Tottenham lie 12th in the Premiership after their 5-2 win over Wolves last Saturday and Levy said the decision would "give the club a degree of continuity until we make our most important managerial appointment. We will make that appointment in the summer".
Several names have been mentioned as possible successors to Hoddle, including Celtic's Martin O'Neill, Everton's David Moyes and Charlton Athletic's Alan Curbishley. Levy would not expand on whom he had chosen from among 30 applicants but added: "I know who I want to be manager and have every confidence he will come." When pressed by one anxious shareholder as to what would happen if their first choice did not take the reins, Levy said: "There is a plan B."
There is less confidence in Spurs' ranks over Carr, who could, like Sol Campbell in 2001, leave on a free transfer when his contract expires. Pleat said: "Carr has an agent and 18 months left on his contract. We continue to talk to him but we won't vilify him or send him to Coventry if he doesn't sign when we want him to sign."
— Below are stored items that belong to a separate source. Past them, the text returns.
**config.mk**
```make
export PLATFORM = sky130hd
export DESIGN_NAME = image_write
export DESIGN_NICKNAME = d
export VERILOG_FILES = /design/src/rtl/image_write_pkg.sv /design/src/rtl/image_write_addr.sv /design/src/rtl/image_write.sv
export SDC_FILE = /design/constraint.sdc
export NUM_CORES = 1
export LEC_CHECK = 0
export ABC_CLOCK_PERIOD_IN_PS = 4700
export CORE_MARGIN = 10
export CORE_UTILIZATION = 45
export CTS_CLUSTER_SIZE = 16
export DETAILED_ROUTE_END_ITERATION = 16
export PLACE_DENSITY = 0.76
export SETUP_SLACK_MARGIN = 0.2
export SLEW_MARGIN = 10
export SYNTH_ARGS = -nofsm -noshare
export SYNTH_HDL_FRONTEND = slang
export SYNTH_SLANG_ARGS = --single-unit
```
**constraint.sdc**
```tcl
create_clock -name clk -period 4.7 [get_ports clk]
set_input_delay 0.47 -clock clk [delete_from_list [all_inputs] [get_ports clk]]
set_output_delay 0.47 -clock clk [all_outputs]
set_load 0.05 [all_outputs]
```
[src/rtl/gpio_pin_filter.sv]
// One pin of input path: synchroniser chain, glitch-filter counter, stable level.
module gpio_pin_filter
    import gpio_pkg::*;
#(
    parameter int SYNC_STAGES = GPIO_SYNC_STAGES,
    parameter int FILTER_BITS = GPIO_FILTER_BITS
) (
    input  logic                   i_clk,
    input  logic                   i_rst,
    input  logic                   i_pad,
    input  logic                   i_bypass,
    input  logic                   i_filt_en,
    input  logic [FILTER_BITS-1:0] i_filt_len,
    output logic                   o_sync,
    output logic                   o_stable
);

    logic [SYNC_STAGES-1:0] r_sync;
    logic [FILTER_BITS-1:0] r_cnt;
    logic                   r_stable;
    logic                   w_s;

    assign w_s      = r_sync[SYNC_STAGES-1];
    assign o_sync   = w_s;
    assign o_stable = r_stable;

    // Metastability chain: pad level shifts in at bit 0.
    always_ff @(posedge i_clk) begin
        if (i_rst) r_sync <= '0;
        else       r_sync <= {r_sync[SYNC_STAGES-2:0], i_pad};
    end

    // Accept a new level only after it has differed for filt_len+1 cycles in a row.
    // Using >= lets a shortened filt_len take effect on the next differing cycle
    // without the counter ever wrapping.
    always_ff @(posedge i_clk) begin
        if (i_rst) begin
            r_stable <= 1'b0;
            r_cnt    <= '0;
        end else if (i_bypass || !i_filt_en) begin
            r_stable <= w_s;
            r_cnt    <= '0;
        end else if (w_s == r_stable) begin
            r_cnt    <= '0;
        end else if (r_cnt >= i_filt_len) begin
            r_stable <= w_s;
            r_cnt    <= '0;
        end else begin
            r_cnt    <= r_cnt + 1'b1;
        end
    end

endmodule
--- src/rtl/logic_unit_pkg.sv ---
// Shared op codes and the per-bit evaluation function for the pipelined logic unit.
package logic_unit_pkg;

   localparam int OP_W = 3;

   localparam logic [OP_W-1:0] LU_NOT  = 3'd0;
   localparam logic [OP_W-1:0] LU_AND  = 3'd1;
   localparam logic [OP_W-1:0] LU_NAND = 3'd2;
   localparam logic [OP_W-1:0] LU_OR   = 3'd3;
   localparam logic [OP_W-1:0] LU_NOR  = 3'd4;
   localparam logic [OP_W-1:0] LU_XOR  = 3'd5;
   localparam logic [OP_W-1:0] LU_XNOR = 3'd6;
   localparam logic [OP_W-1:0] LU_PASS = 3'd7;

   // Evaluated one bit at a time.  The top replicates it across WIDTH so the
   // function stays width-agnostic and leaves no unused upper bits behind.
   function automatic logic lu_eval(input logic [OP_W-1:0] op,
                                    input logic            a,
                                    input logic            b);
      logic r;
      case (op)
         LU_NOT:  r = ~a;
         LU_AND:  r = a & b;
         LU_NAND: r = ~(a & b);
         LU_OR:   r = a | b;
         LU_NOR:  r = ~(a | b);
         LU_XOR:  r = a ^ b;
         LU_XNOR: r = ~(a ^ b);
         default: r = a;
      endcase
      return r;
   endfunction

endpackage

--- src/rtl/logic_unit_pipe_stage.sv ---
// Valid/ready register slice with full throughput: it accepts new data whenever
// it is empty or its contents leave in the same cycle.
module lu_pipe_stage #(
   parameter int DW = 8
) (
   input  logic          clk,
   input  logic          rst,
   input  logic          in_valid,
   output logic          in_ready,
   input  logic [DW-1:0] in_data,
   output logic          out_valid,
   input  logic          out_ready,
   output logic [DW-1:0] out_data
);

   assign in_ready = !out_valid | out_ready;

   // Valid follows the upstream offer on every advance; the data register only
   // loads when something real is being captured.
   always_ff @(posedge clk) begin
      if (rst) begin
         out_valid <= 1'b0;
         out_data  <= '0;
      end else if (in_ready) begin
         out_valid <= in_valid;
         if (in_valid) out_data <= in_data;
      end
   end

endmodule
Paul Kemsley, a Spurs' director, had better news for shareholders when he confirmed the club was hoping to increase capacity at their stadium rather than sharing with Arsenal. To loud applause he said: "The question of sharing a stadium with Arsenal has been ruled out. The preference of the board and of the fans is to stay at White Hart Lane. We are also looking to increase the ground to a 48,000 capacity."